Maybe that’s because I once owned a hot tub. Our prior house came with a hot tub, and it was fun, at first. Having sex in a hot tub is also fun, at first. However, the hot tub lost its luster. Before long, we stopped using it when the weather was hot, because who wants to get into 102 degree water when it’s 95 degrees outside? Eventually, we used it only for therapeutic reasons, when one of us had a sore back or leg paint. There were years where we didn’t use it at all. An empty hot tub with a cover stained and sagging cover is not only a little sad, it’s a waste of space and money.
The Downside
In general, hot tubs are expensive to maintain and use. If you keep the water up to temperature, it’s like paying for a second water heater; a 500-gallon water heater you use for 30 minutes once or twice a week. They also have circulation pumps which keep the cycling through the tub filters. That also requires electricity. In my experience, parts fail or wear out, requiring service at least every year or two. We replaced the cover once and multiple circuit boards. We also replaced pumps and plastic parts that degraded due to long-term exposure to chlorinated water.
Installing a hot tub costs more than just buying the tub. Ours required a 240-circuit and outside electrical box with fuses in it. The former homeowner paid for it and for shoring up the deck to hold 2,000 pounds of water plus another 1,000 pounds of people.

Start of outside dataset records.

<file path="config.mk">
export PLATFORM = sky130hd
export DESIGN_NAME = rsp_placer
export DESIGN_NICKNAME = d
export VERILOG_FILES = /design/src/include/rsp_pkg.sv /design/src/core/rsp_placer.sv
export SDC_FILE = /design/constraint.sdc
export NUM_CORES = 2
export LEC_CHECK = 0
export ABC_CLOCK_PERIOD_IN_PS = 113800
export BUFFER_PORTS_ARGS = -buffer_cell sky130_fd_sc_hd__buf_2
export CAP_MARGIN = 20
export CORE_ASPECT_RATIO = 1.75
export CORE_MARGIN = 1.5
export CORE_UTILIZATION = 50
export DETAILED_ROUTE_END_ITERATION = 7
export PLACE_DENSITY = 0.66
export SLEW_MARGIN = 20
export SYNTH_ARGS = -nofsm -noshare
export SYNTH_HDL_FRONTEND = slang
export SYNTH_SLANG_ARGS = --single-unit
</file>
<file path="constraint.sdc">
create_clock -name core_clk_in -period 113.8 [get_ports core_clk_in]
set_input_delay 11.38 -clock core_clk_in [delete_from_list [all_inputs] [get_ports core_clk_in]]
set_output_delay 11.38 -clock core_clk_in [all_outputs]
set_load 0.01 [all_outputs]
</file>
<file path="src/include/rsp_pkg.sv">
`default_nettype none
package rsp_pkg;
   // Superframe geometry
   localparam int ZONES = 16;
   localparam int SLOTS = 16;
   localparam int MAP_W = ZONES * SLOTS;
   // Column blocks should end inside this many leading slots of a zone
   localparam logic [3:0] COL_EARLY_SLOTS = 4'h8;
   // Superframes allowed to bring placements back into line after a change
   localparam logic [5:0] COMPACTION_DEADLINE_SF = 6'h20;
   // Shortest latency that may drive slot selection, in microseconds
   localparam logic [15:0] MIN_LATENCY_US = 16'h0FA0;
   // Zone preference ranks, earlier set is better
   localparam logic [1:0] RANK_SET0 = 2'h0;
   localparam logic [1:0] RANK_SET1 = 2'h1;
   localparam logic [1:0] RANK_SET2 = 2'h2;
   localparam logic [1:0] RANK_SET3 = 2'h3;
   localparam logic [3:0] ZONE_MID = 4'h8;

   // Placement request from the reservation manager
   typedef struct packed {
      logic latency_mode;        // Slots chosen for latency, else for block length
      logic row;                 // Row component, else column component
      logic skip_zone0;          // Row component leaves zone zero out
      logic oversize;            // Slots come from an oversize reservation_element
      logic [15:0] latency_us;   // Latency bound in latency mode
      logic [4:0] len;           // Block length in medium_slot units, 1 to 16
      logic [4:0] count;         // Column blocks wanted, one per zone
   } rsp_req_type;

   // Result of an earliest-fit or latest-fit search in one slot map
   typedef struct packed {
      logic ok;
      logic [3:0] start;
   } rsp_fit_type;

   // Placement status
   typedef struct packed {
      logic valid;               // Placement in force satisfies the request
      logic fail;                // No legal placement exists
      logic pending;             // New placement waits for a superframe boundary
      logic late;                // Compaction deadline passed
   } rsp_status_type;
endpackage
`default_nettype wire

</file>
<file path="src/core/rsp_placer.sv">
// Operation
// - Slots are chosen for a latency bound no shorter than 4 ms, or else for a minimum block length.
// - A row component uses one block per zone at the highest offset that fits in every zone.
// - Column blocks are placed inside the first eight slots of their zones whenever possible.
// - Failing that, column blocks are chosen to keep the highest slot used as low as possible.
// - Among equal candidates, zones are taken from the earliest preference set 8, 4/12, even, odd.
// - Within the same preference set, the zone whose block ends lowest is taken first.
// - Each column block starts at the earliest available slot of its zone.
// - A change of slot availability forces a re-check, unless a refused request is taken in the cycle it would start, and any fix lands within 32 superframes.
// - Oversize requests may ignore the location preferences and take the first zones that fit.
// - Zone zero never carries a column block.
`default_nettype none
module rsp_placer (
   input wire logic core_clk_in,
   input wire logic srst_in,
   input wire logic start_in,
   input wire rsp_pkg::rsp_req_type req_in,
   input wire logic [rsp_pkg::MAP_W-1:0] avail_in,
   input wire logic avail_change_in,
   input wire logic sf_tick_in,
   output logic busy_out,
   output logic [rsp_pkg::MAP_W-1:0] place_out,
   output rsp_pkg::rsp_status_type status_out
);
   import rsp_pkg::*;

   typedef enum logic [3:0] {
      ST_IDLE = 4'b0001,
      ST_ROW = 4'b0010,
      ST_COL = 4'b0100,
      ST_DONE = 4'b1000
   } rsp_state_type;

   // Mask of len ones at the bottom
   function automatic logic [SLOTS-1:0] len_mask(input logic [4:0] len);
      logic [SLOTS:0] m;
      m = (17'h0_0001 << len) - 17'h0_0001;
      return m[SLOTS-1:0];
   endfunction

   function automatic rsp_fit_type fit_first(input logic [SLOTS-1:0] m, input logic [4:0] len);
      rsp_fit_type f;
      logic [SLOTS-1:0] k;
      f = '0;
      k = len_mask(len);
      for (int s = SLOTS - 1; s >= 0; s--) begin
         if ((5'(s) + len <= 5'(SLOTS)) && (((m >> s) & k) == k) && (len != 5'h0_0)) begin
            f.ok = 1'b1;
            f.start = 4'(s);
         end
      end
      return f;
   endfunction

   function automatic rsp_fit_type fit_last(input logic [SLOTS-1:0] m, input logic [4:0] len);
      rsp_fit_type f;
      logic [SLOTS-1:0] k;
      f = '0;
      k = len_mask(len);
      for (int s = 0; s < SLOTS; s++) begin
         if ((5'(s) + len <= 5'(SLOTS)) && (((m >> s) & k) == k) && (len != 5'h0_0)) begin
            f.ok = 1'b1;
            f.start = 4'(s);
         end
      end
      return f;
   endfunction

   function automatic logic [1:0] zone_rank(input logic [3:0] z);
      if (z == ZONE_MID) begin
         return RANK_SET0;
      end else if (z[1:0] == 2'h0 && z != 4'h0) begin
         return RANK_SET1;
      end else if (z[0] == 1'b0 && z != 4'h0) begin
         return RANK_SET2;
      end
      return RANK_SET3;
   endfunction

   rsp_state_type state_reg, state_next;
   rsp_req_type req_reg, req_next;
   logic [MAP_W-1:0] work_reg, work_next;
   logic [MAP_W-1:0] place_reg, place_next;
   logic [ZONES-1:0] used_reg, used_next;
   logic [4:0] picks_reg, picks_next;
   logic [5:0] sf_cnt_reg, sf_cnt_next;
   logic recheck_reg, recheck_next;
   rsp_status_type stat_reg, stat_next;

   // Slots free in every zone taking part in a row component
   logic [SLOTS-1:0] row_common;
   // zone z owns map bits z*SLOTS up
   always_comb begin
      row_common = '1;
      for (int z = 0; z < ZONES; z++) begin
         if (!(z == 0 && req_reg.skip_zone0)) begin
            row_common = row_common & avail_in[z*SLOTS +: SLOTS];
         end
      end
   end

   // Best remaining zone for the next column block
   logic best_ok;
   logic [3:0] best_zone;
   logic [3:0] best_start;
   always_comb begin
      rsp_fit_type f;
      logic [3:0] end_slot;
      logic over;
      logic [10:0] key;
      logic [10:0] best_key;
      f = '0;
      end_slot = '0;
      over = 1'b0;
      key = '0;
      best_key = '1;
      best_ok = 1'b0;
      best_zone = '0;
      best_start = '0;
      for (int z = 1; z < ZONES; z++) begin
         f = fit_first(avail_in[z*SLOTS +: SLOTS], req_reg.len);
         end_slot = f.start + req_reg.len[3:0] - 4'h1;
         over = (f.start + req_reg.len) > {1'b0, COL_EARLY_SLOTS};
         // early fit first, then lowest end slot
         // then preference set, then lowest end
         key = {over, over ? end_slot : 4'h0, zone_rank(4'(z)), end_slot};
         // oversize takes zones in plain order
         if (req_reg.oversize) begin
            key = {7'h00, 4'(z)};
         end
         if (f.ok && !used_reg[z] && (!best_ok || key < best_key)) begin
            best_ok = 1'b1;
            best_key = key;
            best_zone = 4'(z);
            best_start = f.start;
         end
      end
   end

   // Search engine and commit of placements
   always_comb begin
      rsp_fit_type rf;
      logic differs;
      state_next = state_reg;
      req_next = req_reg;
      work_next = work_reg;
      place_next = place_reg;
      used_next = used_reg;
      picks_next = picks_reg;
      sf_cnt_next = sf_cnt_reg;
      recheck_next = recheck_reg | avail_change_in;
      stat_next = stat_reg;
      rf = fit_last(row_common, req_reg.len);
      differs = (work_reg != place_reg);
      // superframes counted while a fix is outstanding; a finished check clears them below
      if (recheck_reg || stat_reg.pending) begin
         if (sf_tick_in && sf_cnt_reg != COMPACTION_DEADLINE_SF) begin
            sf_cnt_next = sf_cnt_reg + 6'h01;
         end
      end
      if (sf_cnt_reg == COMPACTION_DEADLINE_SF) begin
         stat_next.late = 1'b1;
      end
      case (state_reg)
         ST_IDLE: begin
            if (start_in || recheck_reg) begin
               recheck_next = avail_change_in;
               work_next = '0;
               used_next = '0;
               picks_next = '0;
               stat_next.fail = 1'b0;
               // latency mode or the row flag selects the row component
               if (start_in && req_in.latency_mode && req_in.latency_us < MIN_LATENCY_US) begin
                  // Refused request is not kept, so a later re-check reuses the last good one
                  stat_next.fail = 1'b1;
                  stat_next.valid = 1'b0;
               end else begin
                  if (start_in) begin
                     req_next = req_in;
                     req_next.row = req_in.row | req_in.latency_mode;
                  end
                  if (start_in ? (req_in.row || req_in.latency_mode) : req_reg.row) begin
                     state_next = ST_ROW;
                  end else begin
                     state_next = ST_COL;
                  end
               end
            end
         end
         ST_ROW: begin
            // one block per zone at the same offset
            if (rf.ok) begin
               for (int z = 0; z < ZONES; z++) begin
                  if (!(z == 0 && req_reg.skip_zone0)) begin
                     work_next[z*SLOTS +: SLOTS] = len_mask(req_reg.len) << rf.start;
                  end
               end
            end else begin
               stat_next.fail = 1'b1;
            end
            state_next = ST_DONE;
         end
         ST_COL: begin
            if (picks_reg == req_reg.count) begin
               state_next = ST_DONE;
            end else if (!best_ok) begin
               stat_next.fail = 1'b1;
               state_next = ST_DONE;
            end else begin
               work_next[best_zone*SLOTS +: SLOTS] = len_mask(req_reg.len) << best_start;
               used_next[best_zone] = 1'b1;
               picks_next = picks_reg + 5'h0_1;
            end
         end
         ST_DONE: begin
            // a differing result waits for the next superframe
            if (stat_reg.fail) begin
               place_next = '0;
               stat_next.valid = 1'b0;
               stat_next.pending = 1'b0;
               sf_cnt_next = '0;
               state_next = ST_IDLE;
            end else if (!differs) begin
               stat_next.valid = 1'b1;
               stat_next.pending = 1'b0;
               stat_next.late = 1'b0;
               sf_cnt_next = '0;
               state_next = ST_IDLE;
            end else begin
               stat_next.pending = 1'b1;
               if (sf_tick_in) begin
                  place_next = work_reg;
                  stat_next.valid = 1'b1;
                  stat_next.pending = 1'b0;
                  sf_cnt_next = '0;
                  state_next = ST_IDLE;
               end
            end
         end
         default: begin
            state_next = ST_IDLE;
         end
      endcase
   end

   // State registers
   always_ff @(posedge core_clk_in) begin
      if (srst_in) begin
         state_reg <= ST_IDLE;
         req_reg <= '0;
         work_reg <= '0;
         place_reg <= '0;
         used_reg <= '0;
         picks_reg <= '0;
         sf_cnt_reg <= '0;
         recheck_reg <= 1'b0;
         stat_reg <= '0;
      end else begin
         state_reg <= state_next;
         req_reg <= req_next;
         work_reg <= work_next;
         place_reg <= place_next;
         used_reg <= used_next;
         picks_reg <= picks_next;
         sf_cnt_reg <= sf_cnt_next;
         recheck_reg <= recheck_next;
         stat_reg <= stat_next;
      end
   end

   // Outputs
   assign busy_out = (state_reg != ST_IDLE);
   assign place_out = place_reg;
   assign status_out = stat_reg;
endmodule
`default_nettype wire

</file>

Hot tubs also require frequent upkeep. You have to maintain your hot tub like you do a pool, frequently adding chlorine and other chemicals. If you leave your tub filled, you must test and adjust the pH, chlorine levels, hardness, and alkalinity a couple of times per week. In addition to removing the filters and cleaning them monthly, you need to drain, scrub and refill your hot tub occasionally. That’s several hours of work and uses lots of water.
In short, I think our old hot tub cost me more to operate per year than my old pickup truck, and I was in my truck far more hours per year than I was in the hot tub. I would not buy a hot tub unless I was young and single.
The Upside
About the only benefit I can see from having a hot tub in a prepping situation is that you can use the water in it to flush your toilets in a grid-down situation. We did that only once in 20 years. (Trust me, you won’t want to drink this water.) You could also set it up as the catch basin in a rainwater catchment system. If that is your goal, I would recommend buying a large tank instead.
While there will probably be days after the SHTF when soaking your tired muscles in a hot tub would feel great, you won’t be able to heat or power a hot tub unless you have an over-sized solar power system.
If you are using your bug out location for occasional vacations, then having a hot tub could be part of that vacation getaway. If having a hot tub was a selling point to get your spouse to agree to spending time in a wilderness location, then yes, get the hot tub. But leave it empty when you are not at the house.
Recommended Alternative
I’ve seen soaking tubs that are hated by a wood stove. If you want some kind of therapeutic soak or just a way to bathe in warm water after the SHTF, then this would be the option I’d go with. They are smaller and use less water. They don’t require any electricity, and you can use locally sourced firewood to heat the water.
You could even build one using a large metal stock tank and a small wood stove. That sounds like the way to go.
Hot Tub Prepping
A hot tub makes sense if you’re a tech bro billionaire or celebrity who is spends millions to outfit their bug out location and plans to get there on a private plane with ten armed guards, your posse, and harem. For the rest of us? Spend your money on more important things.